Festival of Faith and Writing – Yann Martel

The first evening session on Friday was with Yann Martel, author of the bestseller Life of Pi. After reading a friend’s review of it back in October, I’ve been meaning to pick it up, but haven’t had a chance to yet. Hearing Yann talk about why and how he wrote it made me want to read it first chance I get.

The first thing I have written in my notes, and I can’t remember if this is how Yann started his talk or if it was from the person introducing him, is “We gather tonight to look at God’s creation and remember our place in it.”

Yann began by talking about his love for books, for reading, and said “I clearly remember the first time I cried over a character in a book, when I was ten years old.” He said he went into the bathroom so no one else would see him crying, since he didn’t know why he was.
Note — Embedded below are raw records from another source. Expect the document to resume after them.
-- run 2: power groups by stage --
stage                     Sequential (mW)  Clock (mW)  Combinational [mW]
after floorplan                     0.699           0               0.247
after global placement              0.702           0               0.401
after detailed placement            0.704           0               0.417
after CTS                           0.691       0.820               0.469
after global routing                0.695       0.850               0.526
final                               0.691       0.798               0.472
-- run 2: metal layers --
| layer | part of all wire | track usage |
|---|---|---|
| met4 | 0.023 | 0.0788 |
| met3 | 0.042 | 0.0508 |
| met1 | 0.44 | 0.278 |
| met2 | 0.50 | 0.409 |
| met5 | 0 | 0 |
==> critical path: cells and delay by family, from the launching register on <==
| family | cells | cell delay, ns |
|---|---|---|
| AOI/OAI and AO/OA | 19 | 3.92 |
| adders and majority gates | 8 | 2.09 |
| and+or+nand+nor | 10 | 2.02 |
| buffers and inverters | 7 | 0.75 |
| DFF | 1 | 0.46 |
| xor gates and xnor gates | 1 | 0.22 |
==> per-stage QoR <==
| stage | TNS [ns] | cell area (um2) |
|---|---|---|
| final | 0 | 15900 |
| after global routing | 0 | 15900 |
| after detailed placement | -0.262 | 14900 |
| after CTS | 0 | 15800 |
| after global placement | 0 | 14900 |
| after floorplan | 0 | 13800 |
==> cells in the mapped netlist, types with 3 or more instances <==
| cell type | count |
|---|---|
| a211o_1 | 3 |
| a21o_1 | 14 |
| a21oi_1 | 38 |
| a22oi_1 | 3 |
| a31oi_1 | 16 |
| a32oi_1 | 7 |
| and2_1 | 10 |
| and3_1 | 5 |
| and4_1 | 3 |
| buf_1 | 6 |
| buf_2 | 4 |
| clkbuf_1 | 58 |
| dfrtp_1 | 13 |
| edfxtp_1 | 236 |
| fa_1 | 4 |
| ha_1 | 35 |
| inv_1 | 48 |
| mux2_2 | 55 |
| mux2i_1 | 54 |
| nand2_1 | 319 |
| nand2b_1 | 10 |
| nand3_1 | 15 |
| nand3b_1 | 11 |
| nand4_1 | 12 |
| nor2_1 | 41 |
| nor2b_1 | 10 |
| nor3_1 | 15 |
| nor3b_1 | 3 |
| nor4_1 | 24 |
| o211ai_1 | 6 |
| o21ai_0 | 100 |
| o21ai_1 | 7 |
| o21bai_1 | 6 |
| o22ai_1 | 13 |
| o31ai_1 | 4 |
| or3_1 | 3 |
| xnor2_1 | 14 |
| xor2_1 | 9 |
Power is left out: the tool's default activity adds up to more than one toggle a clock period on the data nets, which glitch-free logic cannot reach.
--- src/rtl/stxp_pkg.sv ---
`default_nettype none

package stxp_pkg;

	// framing bytes (ACK 0x06 is implied by frame_done, no transmit side here)
	localparam logic [7:0] BYTE_STX = 8'h02;
	localparam logic [7:0] BYTE_ETX = 8'h03;

	// reset value of max_payload
	localparam logic [7:0] MAX_PAYLOAD_RESET = 8'd255;

	// parse phase codes
	localparam logic [2:0] PH_WAIT = 3'd0;
	localparam logic [2:0] PH_LEN  = 3'd1;
	localparam logic [2:0] PH_DATA = 3'd2;
	localparam logic [2:0] PH_CHK  = 3'd3;
	localparam logic [2:0] PH_ETX  = 3'd4;

	// error kinds
	localparam logic [1:0] ERR_NONE     = 2'd0;
	localparam logic [1:0] ERR_LENGTH   = 2'd1;
	localparam logic [1:0] ERR_CHECKSUM = 2'd2;
	localparam logic [1:0] ERR_ETX      = 2'd3;

	typedef struct packed {
		logic [2:0] phase;
		logic [7:0] exp_len;
		logic [7:0] run_xor;
		logic [7:0] byte_cnt;
	} parse_state_t;

	typedef struct packed {
		logic       payload_valid;
		logic [7:0] payload_byte;
		logic [7:0] payload_index;
		logic       frame_done;
		logic [7:0] frame_length;
		logic       frame_error;
		logic [1:0] error_kind;
	} parse_result_t;

endpackage

`default_nettype wire

--- src/rtl/stxp_step.sv ---
`default_nettype none

module stxp_step
	import stxp_pkg::*;
(
	input  wire parse_state_t  cur,
	input  wire logic [7:0]    rx_byte,
	input  wire logic [7:0]    max_payload,
	output parse_state_t       nxt,
	output parse_result_t      res
);

	logic [7:0] cnt_inc;

	assign cnt_inc = cur.byte_cnt + 8'd1;

	always_comb begin
		nxt = cur;
		res = '0;
		case (cur.phase)
			PH_WAIT: begin
				if (rx_byte == BYTE_STX) begin
					nxt.run_xor  = '0;
					nxt.byte_cnt = '0;
					nxt.phase    = PH_LEN;
				end
			end
			PH_LEN: begin
				nxt.exp_len = rx_byte;
				nxt.run_xor = cur.run_xor ^ rx_byte;
				if (rx_byte > max_payload) begin
					res.frame_error = 1'b1;
					res.error_kind  = ERR_LENGTH;
					nxt.phase       = PH_WAIT;
				end else if (rx_byte == 8'd0) begin
					nxt.phase = PH_CHK;
				end else begin
					nxt.phase = PH_DATA;
				end
			end
			PH_DATA: begin
				res.payload_valid = 1'b1;
				res.payload_byte  = rx_byte;
				res.payload_index = cur.byte_cnt;
				nxt.run_xor       = cur.run_xor ^ rx_byte;
				nxt.byte_cnt      = cnt_inc;
				if (cnt_inc >= cur.exp_len) begin
					nxt.phase = PH_CHK;
				end
			end
			PH_CHK: begin
				if (rx_byte != cur.run_xor) begin
					res.frame_error = 1'b1;
					res.error_kind  = ERR_CHECKSUM;
					nxt.phase       = PH_WAIT;
				end else begin
					nxt.phase = PH_ETX;
				end
			end
			PH_ETX: begin
				// whatever sits here is consumed, a stray STX does not restart
				if (rx_byte == BYTE_ETX) begin
					res.frame_done   = 1'b1;
					res.frame_length = cur.exp_len;
				end else begin
					res.frame_error = 1'b1;
					res.error_kind  = ERR_ETX;
				end
				nxt.phase = PH_WAIT;
			end
			default: begin
				nxt.phase = PH_WAIT;
			end
		endcase
	end

endmodule

`default_nettype wire

--- src/rtl/stx_etx_frame_parser_core.sv ---
`default_nettype none

// channel   | direction | handshake            | payload
// ----------+-----------+----------------------+-----------------------------------------
// input     | in        | in_valid / in_ready   | rx_byte
// result    | out       | out_valid / out_ready | payload_valid, payload_byte,
//           |           |                      | payload_index, frame_done, frame_length,
//           |           |                      | frame_error, error_kind
// config    | in        | cfg_valid / cfg_ready | cfg_data (max_payload)
//
// one byte per cycle sustained while out_ready is high
// stage 1 holds the received byte, the parse step and the state update sit between
// stage 1 and the result register
// arst_n clears the parse state, the stage valids and sets max_payload to 255
// out_ready low holds the result register; stage 1 still fills, then in_ready drops
// cfg_ready is always high

module stx_etx_frame_parser_core
	import stxp_pkg::*;
(
	input  wire logic       clk,
	input  wire logic       arst_n,
	// configuration write
	input  wire logic       cfg_valid,
	output logic            cfg_ready,
	input  wire logic [7:0] cfg_data,
	// received bytes
	input  wire logic       in_valid,
	output logic            in_ready,
	input  wire logic [7:0] rx_byte,
	// results
	output logic            out_valid,
	input  wire logic       out_ready,
	output logic            payload_valid,
	output logic [7:0]      payload_byte,
	output logic [7:0]      payload_index,
	output logic            frame_done,
	output logic [7:0]      frame_length,
	output logic            frame_error,
	output logic [1:0]      error_kind
);

	// configuration register
	logic [7:0] max_payload_q;

	// stage 1: captured input byte
	logic       valid_s1;
	logic [7:0] byte_s1;

	// parse state, updated when the stage 1 byte moves into the result register
	parse_state_t state_q;
	parse_state_t state_nxt;

	// result register
	logic          valid_s2;
	parse_result_t res_s2;
	parse_result_t step_res;

	logic advance_s1;
	logic out_free;

	assign cfg_ready  = 1'b1;
	assign out_free   = !valid_s2 || out_ready;
	assign advance_s1 = valid_s1 && out_free;
	// stage 1 can take a byte when empty or when its byte leaves this cycle
	assign in_ready   = !valid_s1 || out_free;

	always_ff @(posedge clk or negedge arst_n) begin
		if (!arst_n) begin
			max_payload_q <= MAX_PAYLOAD_RESET;
		end else if (cfg_valid && cfg_ready) begin
			max_payload_q <= cfg_data;
		end
	end

	stxp_step u_step (
		.cur         (state_q),
		.rx_byte     (byte_s1),
		.max_payload (max_payload_q),
		.nxt         (state_nxt),
		.res         (step_res)
	);

	// stage 1 control
	always_ff @(posedge clk or negedge arst_n) begin
		if (!arst_n) begin
			valid_s1 <= 1'b0;
		end else if (in_ready) begin
			valid_s1 <= in_valid;
		end
	end

	// stage 1 payload
	always_ff @(posedge clk) begin
		if (in_valid && in_ready) begin
			byte_s1 <= rx_byte;
		end
	end

	// parse state advances once per byte that reaches the result register
	always_ff @(posedge clk or negedge arst_n) begin
		if (!arst_n) begin
			state_q <= '{phase: PH_WAIT, exp_len: 8'd0, run_xor: 8'd0, byte_cnt: 8'd0};
		end else if (advance_s1) begin
			state_q <= state_nxt;
		end
	end

	// result register control
	always_ff @(posedge clk or negedge arst_n) begin
		if (!arst_n) begin
			valid_s2 <= 1'b0;
		end else if (out_free) begin
			valid_s2 <= valid_s1;
		end
	end

	// result register payload
	always_ff @(posedge clk) begin
		if (advance_s1) begin
			res_s2 <= step_res;
		end
	end

	assign out_valid     = valid_s2;
	assign payload_valid = res_s2.payload_valid;
	assign payload_byte  = res_s2.payload_byte;
	assign payload_index = res_s2.payload_index;
	assign frame_done    = res_s2.frame_done;
	assign frame_length  = res_s2.frame_length;
	assign frame_error   = res_s2.frame_error;
	assign error_kind    = res_s2.error_kind;

`ifndef SYNTHESIS
	// a frame ends either good or rejected, never both
	a_done_err_excl: assert property (@(posedge clk) disable iff (!arst_n)
		valid_s2 |-> !(res_s2.frame_done && res_s2.frame_error))
		else $error("frame_done and frame_error together");

	// error kind is set exactly when the frame is rejected
	a_kind_matches: assert property (@(posedge clk) disable iff (!arst_n)
		valid_s2 |-> (res_s2.frame_error == (res_s2.error_kind != ERR_NONE)))
		else $error("error_kind does not match frame_error");

	// every frame outcome puts the parser back to hunting for STX
	a_resync: assert property (@(posedge clk) disable iff (!arst_n)
		(advance_s1 && (step_res.frame_done || step_res.frame_error))
		|=> (state_q.phase == PH_WAIT))
		else $error("parser did not resync after frame end");

	// inside the payload the count never reaches the length
	a_cnt_bound: assert property (@(posedge clk) disable iff (!arst_n)
		(state_q.phase == PH_DATA) |-> (state_q.byte_cnt < state_q.exp_len))
		else $error("payload count overran frame length");

	// parse state only moves with a byte leaving stage 1
	a_state_hold: assert property (@(posedge clk) disable iff (!arst_n)
		!advance_s1 |=> $stable(state_q))
		else $error("parse state changed without a byte");
`endif

endmodule

`default_nettype wire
And, “One of the great things about art is that it gives you more lives. Every time you read a novel, you live another life.”

On writing, he said, “As far as I can tell, we start writing because something is not right in our lives.” But there is a danger there, that we can rely on our writing to give us our confidence and self-assurance, our self-worth. “You have to have people in your life who love you unconditionally, even if you write really bad short stories and novels.”

The impetus for writing The Life of Pi came when he thought “what if I wrote a novel where the central character had faith?” Living in India at the time, seeing what life was like ‘on the ground’ and the religious practices of those around him, he said “Since I was not going to a church or temple or synagogue to find reasons to hate being there, a whole new world was opened to me. The person who is religious is someone who is committed to searching out the mysteries of life.” And so, he made Pi, the titular character, a practitioner of Christianity, Buddhism, and Islam.

The book opens by declaring that the story of Pi “will make you believe in God.” Expanding on that, Yann Martel in one sentence summed up what I felt was one of the dominant themes of the festival, probing into why we have and need art. “God is not in the story in the Pacific. God is the reason there are stories.”